*Bounty: 50*

*Bounty: 50*

**Motivation**

The most common model for a random graph is the Erdős–Rényi model. However, it does not guarantee the connectedness of the graph. Instead, let’s consider the following algorithm (in python-style pseudocode) for generating a random connected graph with $n$ nodes:

```
g = empty graph
g.add_nodes_from(range(n))
while not g.is_connected:
i, j = random combination of two (distinct) nodes in range(n)
if {i, j} not in g.edges:
g.add_edge(i, j)
return g
```

The graph generated this way is guaranteed to be connected. Now, my intuition tells me that its expected number of edges is of the order $ O(n log n) $, and I want to test my hypothesis in Python. I don’t intend to do a rigorous mathematical proof or a comprehensive statistical inference, just some basic graph plotting.

**The Codes**

In order to know whether a graph is connected, we need a partition structure (i.e. union-find).
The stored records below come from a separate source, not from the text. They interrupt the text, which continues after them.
Background: an optimization exercise with open tools, aiming at small area and a short achievable clock period. Do not read the settings as production practice.
At most, simulation tests tie the RTL to the original design; equivalence was not proved.

==> harbor: inputs <==
## MAC
module MAC(A,B,out,clk,reset);
	input [15:0] A,B;
	input clk,reset;
	output [35:0] out;
	reg [35:0] acc;
	wire [35:0] nxt;
	always @(posedge clk or posedge reset)
	begin
		if(reset)
			acc <= 36'd0;
		else
			acc <= nxt;
	end
	assign out = acc;
	wire [255:0] pp;
	genvar gi;
	wire [15:0] An0, Bn0;
	NOT16 ina0(A, An0);
	NOT16 inb0(B, Bn0);
	wire [15:0] An1, Bn1;
	NOT16 ina1(A, An1);
	NOT16 inb1(B, Bn1);
	wire [15:0] An2, Bn2;
	NOT16 ina2(A, An2);
	NOT16 inb2(B, Bn2);
	genvar gj;
	generate for (gi = 0; gi < 16; gi = gi + 1) begin : ppg
		for (gj = 0; gj < 16; gj = gj + 1) begin : ppc
			wire an, bn;
			assign an = (gi * 3 / 16 == 0) ? An0[gj] : (gi * 3 / 16 == 1) ? An1[gj] : An2[gj];
			assign bn = (gj * 3 / 16 == 0) ? Bn0[gi] : (gj * 3 / 16 == 1) ? Bn1[gi] : Bn2[gi];
			assign pp[16*gi+gj] = ~(an | bn);
		end
	end endgenerate
	wire hs1;
	wire hc2;
	wire fs3;
	wire fc4;
	wire hs5;
	wire hc6;
	wire fs7;
	wire fc8;
	wire fs9;
	wire fc10;
	wire hs11;
	wire hc12;
	wire fs13;
	wire fc14;
	wire fs15;
	wire fc16;
	wire fs17;
	wire fc18;
	wire hs19;
	wire hc20;
	wire fs21;
	wire fc22;
	wire fs23;
	wire fc24;
	wire fs25;
	wire fc26;
  ...
==> flow/config.mk <==
export PLATFORM = sky130hd
export DESIGN_NAME = MAC
export DESIGN_NICKNAME = MAC
export VERILOG_FILES = /design/flow/design.v
export SDC_FILE = /design/flow/constraint.sdc
export NUM_CORES = 4
export LEC_CHECK = 0
export CAP_MARGIN = 20
export CORE_MARGIN = 2
export CORE_UTILIZATION = 40
export SLEW_MARGIN = 20
export SYNTH_HIERARCHICAL = 1
export SYNTH_MINIMUM_KEEP_SIZE = 0
==> flow/constraint.sdc <==
create_clock -name core_clock -period 19.0 [get_ports {clk}]
set_input_delay 3.8000 -clock core_clock [delete_from_list [all_inputs] [get_ports {clk}]]
set_output_delay 3.8000 -clock core_clock [all_outputs]
set_load 0.01 [all_outputs]
standard.sh (not shown) runs the stock make flow with config.mk's settings and CLKGATE_MAP_FILE= SYNTH_SCRIPT=/design/flow/synth_recipe.tcl, a recipe that flattens the netlist after the stock synthesis.
==> flow/flow/run.sh <==
#!/bin/bash
# The standard layout (standard synthesis, floorplan, place, CTS, route) with two changes:
# repair_timing is asked for a larger setup slack than 0 (flow/setup_margin.txt) so that it
# keeps shortening the critical path, and the port buffers that every input and output gets
# are sky130_fd_sc_hd__buf_1 (flow/port_buffer.txt) instead of the delay cell buffer_ports
# picks by default; repair_timing then sizes the ones on critical paths.
# Make's full output goes to make_finish.log; each tool's own log is under orfs/logs/.
set -euo pipefail
MARGIN=$(cat flow/setup_margin.txt)
PBUF=$(cat flow/port_buffer.txt)
bash standard.sh SETUP_SLACK_MARGIN=$MARGIN "BUFFER_PORTS_ARGS=-buffer_cell $PBUF" finish > make_finish.log 2>&1
==> flow/flow/port_buffer.txt <==
sky130_fd_sc_hd__buf_1
==> flow/flow/setup_margin.txt <==
10
==> quartz (differences from harbor) <==
--- a/flow/design.v
+++ b/flow/design.v
@@ -1,11 +1,6 @@
-module NOT16(a, y);
-	input [15:0] a;
-	output [15:0] y;
-	assign y = ~a;
-endmodule
 module FA(A,B,C,sum, carry);
 	input A,B,C;
 	output sum,carry;
 	assign sum = A^B^C;
 	assign carry = (A&B) | (B&C) | (C&A);
 endmodule
@@ -28,29 +23,14 @@
 		else
 			acc <= nxt;
 	end
 	assign out = acc;
 	wire [255:0] pp;
 	genvar gi;
-	wire [15:0] An0, Bn0;
-	NOT16 ina0(A, An0);
-	NOT16 inb0(B, Bn0);
-	wire [15:0] An1, Bn1;
-	NOT16 ina1(A, An1);
-	NOT16 inb1(B, Bn1);
-	wire [15:0] An2, Bn2;
-	NOT16 ina2(A, An2);
-	NOT16 inb2(B, Bn2);
-	genvar gj;
 	generate for (gi = 0; gi < 16; gi = gi + 1) begin : ppg
-		for (gj = 0; gj < 16; gj = gj + 1) begin : ppc
-			wire an, bn;
-			assign an = (gi * 3 / 16 == 0) ? An0[gj] : (gi * 3 / 16 == 1) ? An1[gj] : An2[gj];
-			assign bn = (gj * 3 / 16 == 0) ? Bn0[gi] : (gj * 3 / 16 == 1) ? Bn1[gi] : Bn2[gi];
-			assign pp[16*gi+gj] = ~(an | bn);
-		end
+		assign pp[16*gi+15:16*gi] = A & {16{B[gi]}};
 	end endgenerate
 	wire hs1;
 	wire hc2;
 	wire fs3;
 	wire fc4;
 	wire hs5;
==> flow/config.mk (replaced) <==
export PLATFORM = sky130hd
export DESIGN_NAME = MAC
export DESIGN_NICKNAME = MAC
export VERILOG_FILES = /design/flow/design.v
export SDC_FILE = /design/flow/constraint.sdc
export NUM_CORES = 4
export LEC_CHECK = 0
export CAP_MARGIN = 20
export CORE_MARGIN = 2
export CORE_UTILIZATION = 65
export CTS_BUF_LIST = sky130_fd_sc_hd__clkbuf_2 sky130_fd_sc_hd__clkbuf_4 sky130_fd_sc_hd__clkbuf_8
export GPL_TIMING_DRIVEN = 1
export SLEW_MARGIN = 20
export SYNTH_HIERARCHICAL = 1
export SYNTH_MINIMUM_KEEP_SIZE = 0
==> fjord (differences from harbor) <==
--- a/flow/design.v
+++ b/flow/design.v
@@ -34,21 +34,18 @@
 	wire [15:0] An0, Bn0;
 	NOT16 ina0(A, An0);
 	NOT16 inb0(B, Bn0);
 	wire [15:0] An1, Bn1;
 	NOT16 ina1(A, An1);
 	NOT16 inb1(B, Bn1);
-	wire [15:0] An2, Bn2;
-	NOT16 ina2(A, An2);
-	NOT16 inb2(B, Bn2);
 	genvar gj;
 	generate for (gi = 0; gi < 16; gi = gi + 1) begin : ppg
 		for (gj = 0; gj < 16; gj = gj + 1) begin : ppc
 			wire an, bn;
-			assign an = (gi * 3 / 16 == 0) ? An0[gj] : (gi * 3 / 16 == 1) ? An1[gj] : An2[gj];
-			assign bn = (gj * 3 / 16 == 0) ? Bn0[gi] : (gj * 3 / 16 == 1) ? Bn1[gi] : Bn2[gi];
+			assign an = (gi * 2 / 16 == 0) ? An0[gj] : An1[gj];
+			assign bn = (gj * 2 / 16 == 0) ? Bn0[gi] : Bn1[gi];
 			assign pp[16*gi+gj] = ~(an | bn);
 		end
 	end endgenerate
 	wire hs1;
 	wire hc2;
 	wire fs3;
==> flow/config.mk (replaced) <==
export PLATFORM = sky130hd
export DESIGN_NAME = MAC
export DESIGN_NICKNAME = MAC
export VERILOG_FILES = /design/flow/design.v
export SDC_FILE = /design/flow/constraint.sdc
export NUM_CORES = 4
export LEC_CHECK = 0
export CAP_MARGIN = 20
export CORE_MARGIN = 2
export CORE_UTILIZATION = 65
export CTS_BUF_LIST = sky130_fd_sc_hd__clkbuf_2 sky130_fd_sc_hd__clkbuf_4 sky130_fd_sc_hd__clkbuf_8
export SLEW_MARGIN = 20
export SYNTH_HIERARCHICAL = 1
export SYNTH_MINIMUM_KEEP_SIZE = 0
==> comparison <==
Of fjord and harbor, harbor has the higher routed wire length (gap about 1.3%, measured against harbor).
The lowest clock skew belongs to harbor, the highest to quartz.
Against fjord, the worst hold slack of quartz is better by 0.0052 ns.
quartz finished with timing, DRC and antenna clean. fjord completed without violations. harbor finished clean.
Function not checked in harbor: the RTL went through the layout flow alone.

========
==> trial 51 <==
RTL: one of the versions met above, not the one the previous note started from.
clock: 19.0 ns
lec_check: 0
cap_margin: 20
core_margin: 2
core_utilization: 40
slew_margin: 20
synth_hierarchical: 1
synth_minimum_keep_size: 0
==> flow/flow/setup_margin.txt <==
9.8
Scripts as last shown in full above: flow/flow/run.sh, flow/flow/port_buffer.txt
==> inputs of build 87, as changes to trial 51 <==
--- a/flow/design.v
+++ b/flow/design.v
@@ -1,10 +1,5 @@
-module NOT16(a, y);
-	input [15:0] a;
-	output [15:0] y;
-	assign y = ~a;
-endmodule
 module FA(A,B,C,sum, carry);
 	input A,B,C;
 	output sum,carry;
 	assign sum = A^B^C;
 	assign carry = (A&B) | (B&C) | (C&A);
@@ -29,24 +24,12 @@
 			acc <= nxt;
 	end
 	assign out = acc;
 	wire [255:0] pp;
 	genvar gi;
-	wire [15:0] An0, Bn0;
-	NOT16 ina0(A, An0);
-	NOT16 inb0(B, Bn0);
-	wire [15:0] An1, Bn1;
-	NOT16 ina1(A, An1);
-	NOT16 inb1(B, Bn1);
-	genvar gj;
 	generate for (gi = 0; gi < 16; gi = gi + 1) begin : ppg
-		for (gj = 0; gj < 16; gj = gj + 1) begin : ppc
-			wire an, bn;
-			assign an = (gi * 2 / 16 == 0) ? An0[gj] : An1[gj];
-			assign bn = (gj * 2 / 16 == 0) ? Bn0[gi] : Bn1[gi];
-			assign pp[16*gi+gj] = ~(an | bn);
-		end
+		assign pp[16*gi+15:16*gi] = A & {16{B[gi]}};
 	end endgenerate
 	wire hs1;
 	wire hc2;
 	wire fs3;
 	wire fc4;
==> flow/flow/run.sh (replaced) <==
#!/bin/bash
# The standard layout (standard synthesis, floorplan, place, CTS, route), with repair_timing
# asked for a larger setup slack than 0 so that it keeps shortening the critical path.
# Each tool's full output is also kept by ORFS under orfs/logs/.
set -euo pipefail
MARGIN=$(cat flow/setup_margin.txt)
bash standard.sh SETUP_SLACK_MARGIN=$MARGIN finish > make_finish.log 2>&1
==> flow/flow/setup_margin.txt (replaced) <==
10
--- a/flow/config.mk
+++ b/flow/config.mk
@@ -5,9 +5,10 @@
 export SDC_FILE = /design/flow/constraint.sdc
 export NUM_CORES = 4
 export LEC_CHECK = 0
 export CAP_MARGIN = 20
 export CORE_MARGIN = 2
-export CORE_UTILIZATION = 40
+export CORE_UTILIZATION = 65
 export SLEW_MARGIN = 20
 export SYNTH_HIERARCHICAL = 1
 export SYNTH_MINIMUM_KEEP_SIZE = 0
+export TNS_END_PERCENT = 0
removed: flow/flow/port_buffer.txt
==> notes <==
- Build 87 went through all stages and came out clean. Trial 51 passed the timing, DRC and antenna checks.
- Against trial 51, the global-route usage of build 87 is higher by 15 points.
- Between trial 51 and build 87, the lower die area is in build 87 (gap about 55%, measured against build 87).
- Utilization: trial 51 is lower than build 87 (29 points).

## port drivers added, routing unchanged
In the flow no input, the clock included, has a driving cell. The finished layouts below were timed again as built, in two steps. Step 1 (the two cells are an assumption about what drives the block):
set clk [get_ports {clk}]
set_driving_cell -lib_cell sky130_fd_sc_hd__clkbuf_16 $clk
set_driving_cell -lib_cell sky130_fd_sc_hd__buf_2 [delete_from_list [all_inputs] $clk]
Step 2, shift: input delay + t, output delay - t, t = (earliest + latest rising clock arrival at the registers) / 2. This alone moves slack from input paths to output paths. Slacks: ideal ports / drivers / drivers and shift; pairs: ideal ports / drivers.
run | t (ns) | slack for setup (ns) | worst slew at a driven data input, ns | pins driven straight from the clock port
harbor | 0.338 | 10.194 / 10.216 / 9.879 | 0.04 | 1
quartz | 0.362 | 10.182 / 10.187 / 9.825 | 0.05 | 1
fjord | 0.352 | 10.163 / 10.181 / 9.829 | 0.06 | 1
trial 51 | 0.346 | 10.090 / 10.110 / 9.764 | 0.05 | 1
build 87 | 0.337 | 10.173 / 10.195 / 9.858 | 0.04 | 1
After both steps setup and hold are still met in every run listed. For quartz, which loses most, drivers alone change the setup slack by +0.005 ns; drivers and shift together by -0.357 ns.
What follows belongs to an exercise in optimizing a design on an open flow for small area; a production flow would make more cautious choices.
The RTL was checked by simulation tests, not by an equivalence proof against the original design.

Design gstmcu, start of the top module:
module gstmcu (
    input clk32,
    input resb,
    input porb,
    input  FC0,
    input  FC1,
    input  FC2,
    input  AS_N,
    input  RW,
    input  UDS_N,
    input  LDS_N,
    input  VMA_N,
    input  MFPINT_N,
    input  [23:1] A,     
    output reg [23:1] ADDR,  
    input  [15:0] DIN,
    output [15:0] DOUT,
    output OE_L,
    output OE_H,
    output CLK_O,  
    output MHZ8,
    output MHZ8_EN1,
    output MHZ8_EN2,
    output MHZ4,
    output MHZ4_EN,
    output KHZ500,
    output KHZ500_EN,
    input  RDY_N_I,
    output RDY_N_O,
    input  BG_N,
    input  BR_N_I,
    output BR_N_O,
    input  BGACK_N_I,
    output BGACK_N_O,
    output BERR_N,
    output IPL0_N,
    output IPL1_N,
    output IPL2_N,
    input  DTACK_N_I,
    output DTACK_N_O,
    output IACK_N,
    output ROM0_N,
    output ROM1_N,
    output ROM2_N,
    output ROM3_N,
    output ROM4_N,
    output ROM5_N,
    output ROM6_N,
    output ROMP_N,
    output RAM_N,
    output RAS0_N,
    output RAS1_N,
    output CAS0L_N,
    output CAS0H_N,
    output CAS1L_N,
    output CAS1H_N,
    output RAM_LDS,  
    output RAM_UDS,  
    output REF,  
    output VPA_N,
    output MFPCS_N,
    output SNDIR,
    output SNDCS,
    output N6850,
    output FCS_N,
    output RTCCS_N,
    output RTCRD_N,
    output RTCWR_N,
    output LATCH,
    output HSYNC_N,
    output VSYNC_N,
    output reg DE,
    output reg BLANK_N,
    output reg BLANK_H_N,  
    output reg BLANK_V_N,  
    output RDAT_N,
    output WE_N,
    output WDAT_N,
    output CMPCS_N,
    output DCYC_N,
    input  SREQ,
    output SLOAD_N,
    output SINT,
    output BUTTON_N,
    output reg JOYWE_N,
    output JOYRL_N,
    output JOYWL,
    output JOYRH_N,
    input  st,              
    input  extra_ram,       
    input  tos192k,         
    input  turbo,           
    input  viking_at_c0,    
    input  viking_at_e8,    
    output [1:0] bus_cycle  
);
For scale: ~1800 cells after synthesis, roughly 170 I/O pins, about 15000 um2 of cells after synthesis.
Settings: LEC_CHECK=0, CAP_MARGIN=10, CORE_MARGIN=2, CORE_UTILIZATION=40, GPL_TIMING_DRIVEN=0, HOLD_SLACK_MARGIN=0.1, SLEW_MARGIN=10; clock period 20.0 ns.
standard.sh (not shown) runs the stock make flow with config.mk's settings and CLKGATE_MAP_FILE= SYNTH_SCRIPT=/design/flow/synth_recipe.tcl, a recipe that flattens the netlist after the stock synthesis.
==> flow/flow/run.sh <==
#!/bin/bash
# Layout flow: the standard flow (standard.sh) with
#  - an area-oriented ABC script in synthesis (flow/my_synth.tcl, flow/area.abc),
#  - buf_1 cells as the port buffers,
#  - smaller clock-tree buffers and no CTS dummy loads.
set -euo pipefail
W=$(pwd)
export FLOW_SYNTH_TCL=$W/synth_recipe.tcl
sed "s#SYNTH_SCRIPT=[^ ]*#SYNTH_SCRIPT=$W/flow/my_synth.tcl#" standard.sh > my_standard.sh
grep -q "SYNTH_SCRIPT=$W/flow/my_synth.tcl" my_standard.sh
export BUFFER_PORTS_ARGS="-buffer_cell sky130_fd_sc_hd__buf_1"
export CTS_ARGS="-sink_clustering_enable -repair_clock_nets -dont_use_dummy_load -buf_list sky130_fd_sc_hd__clkbuf_8 -sink_clustering_size 15 -sink_clustering_max_diameter 80"
bash my_standard.sh > standard.log 2>&1
==> flow/flow/area.abc <==
&get -n
&st
&dc2
&syn3
&dc2
&deepsyn -T 60
&dch -f
&nf -R 1000 -p -F 8 -A 4 -a
&st
&dch -f
&nf -R 1000 -p -F 8 -A 4 -a
&put
==> flow/flow/my_synth.tcl <==
# The standard synthesis (synth_recipe.tcl), with Yosys's abc call given an
# area-oriented ABC script; flip-flop mapping and everything else is unchanged.
set my_abc_script [file join [file dirname [file normalize [info script]]] area.abc]
proc abc {args} {
  set i [lsearch $args -script]
  if {$i >= 0} { set args [lreplace $args $i [expr {$i+1}] -script $::my_abc_script] }
  yosys abc {*}$args
}
source $::env(FLOW_SYNTH_TCL)
The first run completed without violations.
Next try:
==> flow/flow/run.sh (replaced) <==
#!/bin/bash
# Layout flow: the standard flow (standard.sh) with
#  - an area-oriented ABC script in synthesis, best of several seeds (flow/my_synth.tcl, flow/area.abc),
#  - buf_1 cells as the port buffers,
#  - smaller clock-tree buffers and no CTS dummy loads.
set -euo pipefail
W=$(pwd)
export FLOW_SYNTH_TCL=$W/synth_recipe.tcl
sed "s#SYNTH_SCRIPT=[^ ]*#SYNTH_SCRIPT=$W/flow/my_synth.tcl#" standard.sh > my_standard.sh
grep -q "SYNTH_SCRIPT=$W/flow/my_synth.tcl" my_standard.sh
export BUFFER_PORTS_ARGS="-buffer_cell sky130_fd_sc_hd__buf_1"
export CTS_ARGS="-sink_clustering_enable -repair_clock_nets -dont_use_dummy_load -buf_list sky130_fd_sc_hd__clkbuf_4 -sink_clustering_size 9 -sink_clustering_max_diameter 60"
bash my_standard.sh > standard.log 2>&1
--- a/flow/flow/area.abc
+++ b/flow/flow/area.abc
@@ -5,3 +5,3 @@
 &dc2
-&deepsyn -T 60
+&deepsyn -T 60 -S SEED
 &dch -f
==> flow/flow/my_synth.tcl (replaced) <==
# The standard synthesis (synth_recipe.tcl), with Yosys's abc call replaced:
# the combinational logic is mapped with an area-oriented ABC script
# (flow/area.abc) once per deepsyn seed, and the smallest result is kept.
# Flip-flop mapping and everything else is unchanged.
set my_abc_template [file join [file dirname [file normalize [info script]]] area.abc]
set my_abc_seeds {0 1 2 3}
proc abc {args} {
  set i [lsearch $args -script]
  set fh [open $::my_abc_template r]; set tmpl [read $fh]; close $fh
  set lib_args {}
  foreach lib $::env(LIB_FILES) { lappend lib_args -liberty $lib }
  yosys design -save my_pre_abc
  set best_area {}
  set best_seed {}
  foreach seed $::my_abc_seeds {
    yosys design -load my_pre_abc
    set f [file join $::env(OBJECTS_DIR) area_seed$seed.abc]
    set fh [open $f w]; puts -nonewline $fh [string map [list SEED $seed] $tmpl]; close $fh
    yosys abc {*}[lreplace $args $i [expr {$i+1}] -script $f]
    set rep [tee -q -s result.string stat {*}$lib_args]
    regexp {Chip area for module[^:]*:\s*([0-9.]+)} $rep -> area
    puts "MY_ABC seed $seed: area $area"
    if {$best_area eq {} || $area < $best_area} {
      set best_area $area
      set best_seed $seed
      yosys design -save my_best_abc
    }
  }
  yosys design -load my_best_abc
  puts "MY_ABC kept seed $best_seed: area $best_area"
}
source $::env(FLOW_SYNTH_TCL)
After rerunning: The new run finished clean. Wire length rises slightly. Core utilization falls by 0.11 points. Worst setup slack is worse by 0.015 ns. Cell count rises slightly. Via count rises slightly. Area after synthesis is unchanged.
I first wrote a `Partition`

class in the module `partition.py`

. It uses path compression and union by weights:

```
# partition.py
class Partition:
"""Implement a partition of a set of items to disjoint subsets (groups) as
a forest of trees, in which each tree represents a separate group.
Two trees represent the same group if and only if they have the same root.
Support union operation of two groups.
"""
def __init__(self, items):
items = list(items)
# parents of every node in the forest
self._parents = {item: item for item in items}
# the sizes of the subtrees
self._weights = {item: 1 for item in items}
def __len__(self):
return len(self._parents)
def __contains__(self, item):
return item in self._parents
def __iter__(self):
yield from self._parents
def find(self, item):
"""Return the root of the group containing the given item.
Also reset the parents of all nodes along the path to the root.
"""
if self._parents[item] == item:
return item
else:
# find the root and recursively set all parents to it
root = self.find(self._parents[item])
self._parents[item] = root
return root
def union(self, item1, item2):
"""Merge the two groups (if they are disjoint) containing
the two given items.
"""
root1 = self.find(item1)
root2 = self.find(item2)
if root1 != root2:
if self._weights[root1] < self._weights[root2]:
# swap two roots so that root1 becomes heavier
root1, root2 = root2, root1
# root1 is heavier, reset parent of root2 to root1
# also update the weight of the tree at root1
self._parents[root2] = root1
self._weights[root1] += self._weights[root2]
@property
def is_single_group(self):
"""Return true if all items are contained in a single group."""
# we just need one item, any item is ok
item = next(iter(self))
# group size is the weight of the root
group_size = self._weights[self.find(item)]
return group_size == len(self)
```

Next, since we are only interested in the number of edges, we don’t actually need to explicitly construct any graph object. The following function implicitly generates a random connected graph and return its number of edges:

```
import random
from partition import Partition
def connected_edge_count(n):
"""Implicitly generate a random connected graph and return its number of edges."""
edges = set()
forest = Partition(range(n))
# each time we join two nodes we merge the two groups containing them
# the graph is connected iff the forest of nodes form a single group
while not forest.is_single_group:
start = random.randrange(n)
end = random.randrange(n)
# we don't bother to check whether the edge already exists
if start != end:
forest.union(start, end)
edge = frozenset({start, end})
edges.add(edge)
return len(edges)
```

We then estimate the expected number of edges for a given $n$:

```
def mean_edge_count(n, sample_size):
"""Compute the sample mean of numbers of edges in a sample of
random connected graphs with n nodes.
"""
total = sum(connected_edge_count(n) for _ in range(sample_size))
return total / sample_size
```

Now, we can plot the expected numbers of edges against $ n log n $ for different values of $n$:

```
from math import log
import matplotlib.pyplot as plt
def plt_mean_vs_nlogn(nlist, sample_size):
"""Plot the expected numbers of edges against n * log(n) for
a given list of values of n, where n is the number of nodes.
"""
x_values = [n * log(n) for n in nlist]
y_values = [mean_edge_count(n, sample_size) for n in nlist]
plt.plot(x_values, y_values, '.')
```

Finally, when we called `plt_mean_vs_nlogn(range(10, 1001, 10), sample_size=100)`

, we got:

The plot seems very close to a straight line, supporting my hypothesis.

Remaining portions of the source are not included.